Now let us look at Keras3/TF2:

• Keras3/TF2: The use of tf.data datasets helps, but the performance advantage over just providing tf tensors or even Numpy arrays to model.fit() is minor.
• Keras3/TF2: However, adjusting the parameter “steps_per_execution” in the standard “model.compile ()” statement is of major importance for optimal performance. jit-compilation should also always be activated by setting the respective parameter jit_compile=True in the model.compile function. The compilation automatically uses XLA-capabilities on CUDA devices.
• Keras3/TF2 with float32 precision:Strangely, the GPU load never went above 90% – not even with jit-compilation and autotune parameters for the tf.data datasets. This reflects the overall lower performance in comparison to PyTorch for float32 precision.
• Keras3/TF2 with “mixed precision”: Keras/TF2 excels for mixed precision combined with jit-compilation. For my tests with mixed precision the performance of Keras3/PyTorch was found to be up to a factor of 1.6 better than the performance of PyTorch (the latter with optimal settings).

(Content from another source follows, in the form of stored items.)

$ cat src/rtl/pipe_pkg.sv
// Shared pipeline definitions: control-word layout, register-destination
// encodings and the return-address register number.
package pipe_pkg;

  localparam int CTRL_W = 14;

  // Control word, MSB first:
  // regdst[1:0] regwr memrd memwr memtoreg[1:0] alusrc uses_rt aluop[4:0]
  localparam int CTRL_REGDST_LSB   = 12;
  localparam int CTRL_REGWR        = 11;
  localparam int CTRL_MEMRD        = 10;
  localparam int CTRL_MEMWR        = 9;
  localparam int CTRL_MEMTOREG_LSB = 7;
  localparam int CTRL_ALUSRC       = 6;
  localparam int CTRL_USES_RT      = 5;
  localparam int CTRL_ALUOP_LSB    = 0;

  localparam logic [1:0] REGDST_RT   = 2'b00;
  localparam logic [1:0] REGDST_RD   = 2'b01;
  localparam logic [1:0] REGDST_RA   = 2'b10;
  localparam logic [1:0] REGDST_ZERO = 2'b11;

  localparam logic [4:0] REG_RA = 5'd31;

  // Destination register an instruction will write; 0 when it does not write.
  function automatic logic [4:0] dest_reg(input logic [CTRL_W-1:0] ctrl,
                                          input logic [4:0] rt,
                                          input logic [4:0] rd);
    logic [4:0] sel;
    case (ctrl[CTRL_REGDST_LSB +: 2])
      REGDST_RT: sel = rt;
      REGDST_RD: sel = rd;
      REGDST_RA: sel = REG_RA;
      default:   sel = 5'd0;
    endcase
    return ctrl[CTRL_REGWR] ? sel : 5'd0;
  endfunction

endpackage

$ cat src/rtl/idex_stage_hazard_detect.sv
// Combinational load-use detector: a load in EX whose destination is a
// source of the instruction currently in ID.
module hazard_detect
  import pipe_pkg::*;
(
  input  logic       ex_valid,
  input  logic       ex_memrd,
  input  logic [4:0] ex_wreg,
  input  logic [4:0] id_rs,
  input  logic [4:0] id_rt,
  input  logic       id_uses_rt,
  output logic       hazard
);

  logic rs_match;
  logic rt_match;

  assign rs_match = (ex_wreg == id_rs);
  assign rt_match = id_uses_rt & (ex_wreg == id_rt);
  assign hazard   = ex_valid & ex_memrd & (ex_wreg != 5'd0) & (rs_match | rt_match);

endmodule

$ cat src/rtl/idex_stage.sv
// ID/EX pipeline register with bubble insertion and a saturating bubble count.
// Define IDEX_LOAD_USE_DETECT_EN to enable load-use stall detection.
module idex_stage
  import pipe_pkg::*;
(
  input  logic              clk,
  input  logic              reset,
  input  logic [4:0]        id_rs,
  input  logic [4:0]        id_rt,
  input  logic [4:0]        id_rd,
  input  logic [31:0]       id_rs_data,
  input  logic [31:0]       id_rt_data,
  input  logic [31:0]       id_imm,
  input  logic [31:0]       id_pc4,
  input  logic [CTRL_W-1:0] id_ctrl,
  input  logic              stall_in,
  input  logic              flush_in,
  output logic [4:0]        ex_rs,
  output logic [4:0]        ex_rt,
  output logic [4:0]        ex_wreg,
  output logic [31:0]       ex_rs_data,
  output logic [31:0]       ex_rt_data,
  output logic [31:0]       ex_imm,
  output logic [31:0]       ex_pc4,
  output logic [CTRL_W-1:0] ex_ctrl,
  output logic              ex_valid,
  output logic              hazard_stall,
  output logic [15:0]       bubble_cnt
);

`ifdef IDEX_LOAD_USE_DETECT_EN
  hazard_detect u_hazard_detect (
    .ex_valid   (ex_valid),
    .ex_memrd   (ex_ctrl[CTRL_MEMRD]),
    .ex_wreg    (ex_wreg),
    .id_rs      (id_rs),
    .id_rt      (id_rt),
    .id_uses_rt (id_ctrl[CTRL_USES_RT]),
    .hazard     (hazard_stall)
  );
`else
  assign hazard_stall = 1'b0;
`endif

  logic insert_bubble;
  assign insert_bubble = flush_in | hazard_stall;

  // stall_in outranks any bubble request; a held flush must be re-asserted.
  always_ff @(posedge clk) begin
    if (reset) begin
      ex_rs      <= '0;
      ex_rt      <= '0;
      ex_wreg    <= '0;
      ex_rs_data <= '0;
      ex_rt_data <= '0;
      ex_imm     <= '0;
      ex_pc4     <= '0;
      ex_ctrl    <= '0;
      ex_valid   <= 1'b0;
      bubble_cnt <= '0;
    end else if (!stall_in) begin
      if (insert_bubble) begin
        // Data fields deliberately keep their last values on a bubble.
        ex_rs    <= '0;
        ex_rt    <= '0;
        ex_wreg  <= '0;
        ex_ctrl  <= '0;
        ex_valid <= 1'b0;
        if (bubble_cnt != 16'hFFFF) bubble_cnt <= bubble_cnt + 16'd1;
      end else begin
        ex_rs      <= id_rs;
        ex_rt      <= id_rt;
        ex_wreg    <= dest_reg(id_ctrl, id_rt, id_rd);
        ex_rs_data <= id_rs_data;
        ex_rt_data <= id_rt_data;
        ex_imm     <= id_imm;
        ex_pc4     <= id_pc4;
        ex_ctrl    <= id_ctrl;
        ex_valid   <= 1'b1;
      end
    end
  end

endmodule

$ cat config.mk
export PLATFORM = sky130hd
export DESIGN_NAME = idex_stage
export DESIGN_NICKNAME = d
export VERILOG_FILES = /design/src/rtl/pipe_pkg.sv /design/src/rtl/idex_stage_hazard_detect.sv /design/src/rtl/idex_stage.sv
export SDC_FILE = /design/constraint.sdc
export NUM_CORES = 1
export LEC_CHECK = 0
export BUFFER_PORTS_ARGS = -buffer_cell sky130_fd_sc_hd__buf_2
export CORE_UTILIZATION = 25
export CTS_CLUSTER_DIAMETER = 120
export DETAILED_ROUTE_END_ITERATION = 8
export GPL_TIMING_DRIVEN = 0
export SYNTH_ARGS = -nofsm -noshare
export SYNTH_HDL_FRONTEND = slang
export SYNTH_SLANG_ARGS = --single-unit
export TNS_END_PERCENT = 1
$ cat constraint.sdc
create_clock -name clk -period 1.8 [get_ports clk]
set_input_delay 0.27 -clock clk [delete_from_list [all_inputs] [get_ports clk]]
set_output_delay 0.27 -clock clk [all_outputs]
set_load 0.01 [all_outputs]
==> results <==
- The remaining antenna violation count is 0.
- The horizontal extent of the die is 161.1 um.
- Once detailed placement completed, the half-perimeter wirelength came to 16.08 mm.
- The post-synthesis async set-or-reset flop share is 0%.
- For this run, design rule violations remaining after detail routing come to 0.
- The total area of multi-input combinational cells is 2574 um2.
- The number of flops mapped to enable cells by yosys is 0.
- The register cell area after layout is 3483 um2.
- In this run the static leakage power is 4.125 nW.
- The signal on the critical path passes through ha_1 -> nand3_2 -> nor4_4 -> buf_6 -> nor3b_1 -> o21ba_1.
- The transition at the pin with the smallest max-transition slack is roughly 0.65 ns.
- The synthesized netlist contains 47 unique library cells.
- In this run the tool buffered the top-level ports with 332 buffer cells.
- The TritonCTS clock tree is built.
- The worst setup path category is flop to flop.
- The number of antenna violations at the first check in global routing came to 1.
- VDD sags by at most 0.0004347 V.
- The initial utilization of the core area, before any placement, comes to 25.72%.
- For this run, the leading register cell type out of synthesis is sky130_fd_sc_hd__dfxtp_1.
- The first global-routing pass estimated 32.68 mm of wire.
- The number of sinks driven by the clock tree is 174.
- The routed via count is 6,534.
- The cell with the largest stage delay on the worst path is sky130_fd_sc_hd__dfxtp_1.
- For this block, the initial DRC count from the detailed router was between 400 and 500.
- The worst clock skew on the final layout is just under 0.008 ns.
- Global routing used 15.97% of the available tracks across all layers.
- The cell sitting at the root of the clock tree is a sky130_fd_sc_hd__clkbuf_16.
- The number of vias per cell after detailed routing is 4.469.
- The cell count after placement is 1,429.
- The flow ran to the end, and the final reports show no timing, DRC or antenna violations.
- The vertical extent of the die is 161.1 um.
- The final critical path time including I/O delays and setup is 1.648 ns.
- Counting along the longest clock path gives a buffer depth of 2.
- The max-slew violation count is 0.
- The power density of the placed cells is 960.4 nW/um2.
- The critical path arrival is 1.96 ns.
- The number of global-route vias before repair is 6,155.
- Counting flops and latches in the post-synthesis netlist gives 174.
- The post-CTS clock slew at the launch and capture registers of the worst setup and hold paths is ~0.07 ns.
- The floorplan has 57 rows.
- The number of setup violations in the final report is 0.
- The final routed wirelength across all metal layers is about 21 mm.
- TritonCTS created 17 clock buffers.
- The worst setup path is launched from a flop.
- Along the worst path, the maximum fanout reaches 10.
- The worst setup path is captured at a flop.
- The pin count of the biggest net entering global routing is 17.
- The die area is ~26,000 um2.
- The final weighted congestion of routability-driven global placement is 0.8002.
- Measured against its own limit, the worst slew margin works out to 56.44%.
- The detail-routed net length per standard cell is 14.55 um.
- The detailed-routing iteration count for the pre-antenna-repair pass is 5.
- Summed over all layers, the global routing overflow is 0.
- In the final design database the tool counted approximately 1,300 nets.
- The floorplan step defined a core boundary enclosing approximately 25,000 um2.
- The post-route netlist has 34.48% of its cells at a drive strength greater than 1.
- roughly 340 I/O pins were placed.
- The final non-filler cell total is 1,462.
- The number of max-cap violations is 0.
- The clock latency of the later-clocked register in the worst-skew pair is roughly 0.41 ns.
- Dividing the final minimum period by the clock period gives 91.54%.
- The classification of the worst-slack hold path is input port to flop.
- Relative to the synthesized area, the layout overhead comes to 42.11%.
- The fmax is 606.9 MHz.
- The netlist area before placement is 6329 um2.
- The required time of the worst setup path is 2.12 ns.
- The layout filler cell count is 2,614.
- Synthesis produced 773 cells.
- The number of nets produced by synthesis is 935.
- The number of hold buffers added after cts is 0.
- The number of levels in the clock H-tree is 4.
- The total count of hold-check failures in the final report is 0.
- Yosys printed 0 warnings.
- The final instance area is between 8000 and 9000 um2.
- On the worst path, the slowest cell contributes a delay of ~0.43 ns.
- The placed instances occupy a cell area of roughly 8400 um2.
- The mean instance size in the synthesized netlist is between 8 and 9 um2.
- Setup repair after global routing left no endpoint under its margin.
- Summing the sequential cell areas from Yosys gives 55.04% of the chip area.
==> Yosys cell counts (2+ instances only) <==
master                       n  area [um2]
sky130_fd_sc_hd__or3_1       4       25.02
sky130_fd_sc_hd__or4_1       4       30.03
sky130_fd_sc_hd__buf_2      13       65.06
sky130_fd_sc_hd__o31ai_1     5       37.54
sky130_fd_sc_hd__dfxtp_1   174        3483
sky130_fd_sc_hd__nand2_1   260       975.9
sky130_fd_sc_hd__nor2_1     32       120.1
sky130_fd_sc_hd__and3_1      2       12.51
sky130_fd_sc_hd__clkbuf_1   39       146.4
sky130_fd_sc_hd__nand2b_1    4       25.02
sky130_fd_sc_hd__o21a_1      2       15.01
sky130_fd_sc_hd__nand3_1     3       15.01
sky130_fd_sc_hd__nor3b_1     2       15.01
sky130_fd_sc_hd__o21ai_0     5       25.02
sky130_fd_sc_hd__inv_1       6       22.52
sky130_fd_sc_hd__a22oi_1    25       187.7
sky130_fd_sc_hd__and4_1      2       17.52
sky130_fd_sc_hd__nor3_1      8       40.04
sky130_fd_sc_hd__a31o_2      3       26.28
sky130_fd_sc_hd__a21oi_1   145       725.7
sky130_fd_sc_hd__nor4_1      2       12.51
sky130_fd_sc_hd__o311ai_0    2       17.52
sky130_fd_sc_hd__nand4_1     6       37.54
sky130_fd_sc_hd__buf_1       2       7.510
==> timing repair <==
| action | CTS | global route |
|---|---|---|
| gates resized for setup | 0 | 2 |
| endpoints found under the setup margin | 2 | 4 |
| setup buffers | 0 | 0 |
| pin swaps | 1 | 0 |
==> metrics by stage <==
step	utilization (%)	hold WS [ns]	power [mW]	setup WS [ns]	TNS [ns]
finish	36.55	0.08245	8.638	0.1524	0
global route	36.55	0.07036	9.041	0.04785	0
CTS	36.50	0.06002	8.785	0.03616	0
detailed placement	34.12	0.4430	5.079	-0.05150	-0.8416
global placement	34.12	0.4387	5.069	-0.06397	-1.819
floorplan	-	0.4060	4.597	0.1565	0
==> final timing paths <==
path / start / to / slack, ns / depth (start not counted)
min reg2reg: ex_pc4[3]$_SDFFE_PP0P_ / ex_pc4[3]$_SDFFE_PP0P_ / 0.45 / 2
min: id_pc4[29] / ex_pc4[29]$_SDFFE_PP0P_ / 0.08 / 3
max reg2reg: bubble_cnt[0]$_SDFFE_PP0P_ / bubble_cnt[1]$_SDFFE_PP0P_ / 0.15 / 6
max: bubble_cnt[0]$_SDFFE_PP0P_ / bubble_cnt[1]$_SDFFE_PP0P_ / 0.15 / 6
==> worst max-delay path, delay by kind of cell (launching register included) <==
kind	cells	cell delay [ns]
compound gates	1	0.19
flops	1	0.43
fa+ha+maj	1	0.27
simple gates	3	0.48
buf+inv	1	0.19
==> final cells by class <==
| class | instances | area share [%] |
|---|---|---|
| well taps | 324 | 4.508 |
| diodes | 1 | 0.02782 |
| repair buffers | 332 | 18.48 |
| plain buffers | 58 | 2.894 |
| multi-input cells | 535 | 28.62 |
| clock buffers | 19 | 5.036 |
| flip-flops and latches | 174 | 38.73 |
| inverters | 6 | 0.2504 |
| clock inverters | 13 | 1.461 |
==> where the power goes <==
group / switching, mW / internal [mW] / total, mW
sequential: 0.0789 / 4.01 / 4.09
combinational: 0.525 / 0.370 / 0.895
clock: 1.64 / 2.01 / 3.66
total: 2.25 / 6.39 / 8.64
==> per-layer routing <==
| metal | wire length, um | global-route usage (%) |
|---|---|---|
| met5 | 0 | 0 |
| met2 | 10170 | 27.14 |
| met3 | 1388 | 4.135 |
| met1 | 9329 | 19.54 |
| met4 | 384 | 5.317 |
==> sequential cells by signal, summed over array words and instances (netlist names) <==
signal / count
ex_rt: 5
ex_pc4: 32
ex_ctrl: 14
ex_valid: 1
ex_rs: 5
ex_rs_data: 32
ex_imm: 32
ex_wreg: 5
ex_rt_data: 32
bubble_cnt: 16
==> cell usage in the layout, fill, tap and decap left out, types with 3 or more instances in the layout <==
cell,n
sky130_fd_sc_hd__buf_2,345
sky130_fd_sc_hd__nand2_1,260
sky130_fd_sc_hd__dfxtp_1,174
sky130_fd_sc_hd__a21oi_1,145
sky130_fd_sc_hd__clkbuf_1,39
sky130_fd_sc_hd__nor2_1,32
sky130_fd_sc_hd__a22oi_1,25
sky130_fd_sc_hd__clkbuf_16,17
sky130_fd_sc_hd__nor3_1,8
sky130_fd_sc_hd__inv_1,6
sky130_fd_sc_hd__nand4_1,6
sky130_fd_sc_hd__o21ai_0,5
sky130_fd_sc_hd__o31ai_1,5
sky130_fd_sc_hd__or3_1,4
sky130_fd_sc_hd__or4_1,4
sky130_fd_sc_hd__nand2b_1,4
sky130_fd_sc_hd__clkinv_4,4
sky130_fd_sc_hd__clkinvlp_4,4
sky130_fd_sc_hd__clkbuf_8,3
sky130_fd_sc_hd__a31o_2,3
==> cells by family after synthesis <==
logic type                 Yosys count  share of synthesized area [%]
and+or+nand+nor                    340                          23.09
DFF                                174                          55.04
adders and majority gates            1                         0.1977
buffers and inverters               64                          4.468
other                                1                        0.05926
xor gates and xnor gates             1                         0.1384
AOI/OAI and AO/OA                  192                          17.00
Power figures use the tool's default switching activity.
**config.mk**
```make
export PLATFORM = sky130hd
export DESIGN_NAME = serial_result_collector_flat
export DESIGN_NICKNAME = d
export VERILOG_FILES = /design/src/rtl/serial_result_collector_if.sv /design/src/rtl/serial_result_collector.sv /design/src/flat_wrapper.sv
export SDC_FILE = /design/constraint.sdc
export NUM_CORES = 1
export LEC_CHECK = 0
export CAP_MARGIN = 20
export CORE_ASPECT_RATIO = 1.25
export CORE_MARGIN = 4
export CORE_UTILIZATION = 49
export DETAILED_ROUTE_END_ITERATION = 8
export PLACE_DENSITY = 0.71
export SETUP_SLACK_MARGIN = 0.02
export SYNTH_ARGS = -nofsm -noshare
export SYNTH_HDL_FRONTEND = slang
export SYNTH_SLANG_ARGS = --single-unit
```
**constraint.sdc**
```tcl
create_clock -name clk -period 3 [get_ports clk]
set_clock_uncertainty 0.15 [all_clocks]
set_input_delay 0.6 -clock clk [delete_from_list [all_inputs] [get_ports clk]]
set_output_delay 0.6 -clock clk [all_outputs]
set_load 0.02 [all_outputs]
```
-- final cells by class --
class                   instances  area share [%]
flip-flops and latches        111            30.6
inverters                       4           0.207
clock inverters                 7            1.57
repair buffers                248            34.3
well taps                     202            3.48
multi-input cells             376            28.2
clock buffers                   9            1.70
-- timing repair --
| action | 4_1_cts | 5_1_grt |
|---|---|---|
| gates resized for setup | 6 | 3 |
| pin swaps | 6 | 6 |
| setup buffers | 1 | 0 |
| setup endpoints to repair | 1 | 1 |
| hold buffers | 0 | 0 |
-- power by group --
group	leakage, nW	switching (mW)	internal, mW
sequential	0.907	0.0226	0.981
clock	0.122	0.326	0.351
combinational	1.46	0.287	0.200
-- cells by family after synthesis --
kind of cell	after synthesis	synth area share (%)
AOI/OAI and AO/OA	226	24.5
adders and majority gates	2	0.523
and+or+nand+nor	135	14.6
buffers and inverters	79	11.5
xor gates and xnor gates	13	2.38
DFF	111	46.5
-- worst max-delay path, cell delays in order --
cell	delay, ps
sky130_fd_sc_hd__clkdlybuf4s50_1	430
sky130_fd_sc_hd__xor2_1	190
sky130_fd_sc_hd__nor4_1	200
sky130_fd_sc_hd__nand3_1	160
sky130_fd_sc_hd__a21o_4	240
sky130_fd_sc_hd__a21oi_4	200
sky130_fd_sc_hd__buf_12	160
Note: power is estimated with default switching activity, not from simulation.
[src/rtl/datapath_pkg.sv]
// Shared datapath types for the scalar load/store unit.
// LSU_SUBWORD_EN selects whether BYTE/HALF accesses are legal.
package datapath_pkg;

  typedef logic [31:0] word_t;
  typedef logic [4:0]  regbits_t;

  typedef enum logic [1:0] {
    BYTE = 2'd0,
    HALF = 2'd1,
    WORD = 2'd2
  } lsu_size_t;

  typedef enum logic [1:0] {
    IDLE = 2'd0,
    REQ  = 2'd1,
    RESP = 2'd2
  } lsu_state_t;

  // True when an access of this size cannot be issued at this byte offset.
  function automatic logic is_misaligned(lsu_size_t size, logic [1:0] lo);
    logic mis;
`ifdef LSU_SUBWORD_EN
    case (size)
      BYTE:    mis = 1'b0;
      HALF:    mis = lo[0];
      WORD:    mis = (lo != 2'b00);
      default: mis = 1'b1;  // encoding 3 is not a legal size
    endcase
`else
    mis = (size != WORD) || (lo != 2'b00);
`endif
    return mis;
  endfunction

endpackage
[src/rtl/eth_pkg.sv]
// Shared Ethernet constants, framer state encoding and the byte-wide CRC-32 step.
// The receive path reuses these constants.
package eth_pkg;

    typedef enum logic [2:0] {
        ST_IDLE,
        ST_PRE,
        ST_HDR,
        ST_PAY,
        ST_PAD,
        ST_FCS,
        ST_UNDR,
        ST_IFG
    } tx_state_t;

    localparam logic [7:0]  PREAMBLE_BYTE  = 8'h55;
    localparam logic [7:0]  SFD_BYTE       = 8'hD5;
    localparam int          MIN_BODY_BYTES = 60;
    localparam logic [31:0] CRC_POLY       = 32'h04C11DB7;
    localparam logic [31:0] CRC_INIT       = 32'hFFFFFFFF;

    // Reflected (LSB-first) CRC-32 update for one byte.
    function automatic logic [31:0] crc32_next(input logic [31:0] crc, input logic [7:0] data);
        logic [31:0] poly_r;
        logic [31:0] c;
        for (int i = 0; i < 32; i++) poly_r[i] = CRC_POLY[31-i];
        c = crc ^ {24'h0, data};
        for (int i = 0; i < 8; i++) c = c[0] ? ((c >> 1) ^ poly_r) : (c >> 1);
        return c;
    endfunction

endpackage

[src/rtl/eth_crc32.sv]
// Byte-wide CRC-32 accumulator with synchronous clear and enable.
// Shared by the transmit framer and the receive FCS check.
module eth_crc32 (
    input  logic        clock,
    input  logic        reset,
    input  logic        clear,
    input  logic        enable,
    input  logic [7:0]  data,
    output logic [31:0] crc
);
    import eth_pkg::*;

    always_ff @(posedge clock) begin
        if (reset) begin
            crc <= CRC_INIT;
        end else if (clear) begin
            crc <= CRC_INIT;
        end else if (enable) begin
            crc <= crc32_next(crc, data);
        end
    end

endmodule
File: src/rtl/ram32_master_pkg.sv
// Shared definitions for the RAM32 command master.
// Contents: opcode and state enumerations, default widths, burst length cap.
// Optional feature macro used by ram32_master: RAM32_MASTER_CHECKSUM_EN.
package ram32_master_pkg;

  localparam int unsigned ADDR_W_DEF = 5;
  localparam int unsigned DATA_W_DEF = 16;
  localparam int unsigned MAX_LEN    = 32;

  typedef enum logic [1:0] {
    OP_WRITE = 2'b00,
    OP_READ  = 2'b01,
    OP_FILL  = 2'b10,
    OP_COPY  = 2'b11
  } op_t;

  typedef enum logic [2:0] {
    S_IDLE,
    S_WR,
    S_RD,
    S_RSP,
    S_FILL,
    S_CP_RD,
    S_CP_WR,
    S_DONE
  } state_t;

endpackage

File: src/rtl/ram32_addr_counter.sv
// Wrapping address counter with synchronous load and increment.
// Ports:
//   clk, rst_n : clock, asynchronous active-low reset
//   load       : load load_val (has priority over inc)
//   inc        : advance by one, wrapping at 2**ADDR_W
//   load_val   : value to load
//   q          : current count
//   nxt        : q + 1 (wrapped), for callers that need the look-ahead value
module ram32_addr_counter
  import ram32_master_pkg::*;
#(
  parameter int unsigned ADDR_W = ADDR_W_DEF
) (
  input  logic              clk,
  input  logic              rst_n,
  input  logic              load,
  input  logic              inc,
  input  logic [ADDR_W-1:0] load_val,
  output logic [ADDR_W-1:0] q,
  output logic [ADDR_W-1:0] nxt
);

  assign nxt = q + ADDR_W'(1);

  always_ff @(posedge clk or negedge rst_n) begin
    if (!rst_n)    q <= '0;
    else if (load) q <= load_val;
    else if (inc)  q <= nxt;
  end

endmodule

Even the energy consumption by Keras3/TF2 for mixed precision was a bit lower than during the best mixed precision run of PyTorch.

Both frameworks showed a significant reduction of GPU load and the respective energy consumption for “mixed precision”. Which had to be expected for a small neural network model.

The message of the results listed above is mixed. Note that similar results for bigger models on other GPUs or TPUs may look differently.

My personal guess, so far, is that if your model needs float32 precision, you should try a run with PyTorch. If your model does not suffer from mixed precision stick to the Keras3/TF2 combination for the time being.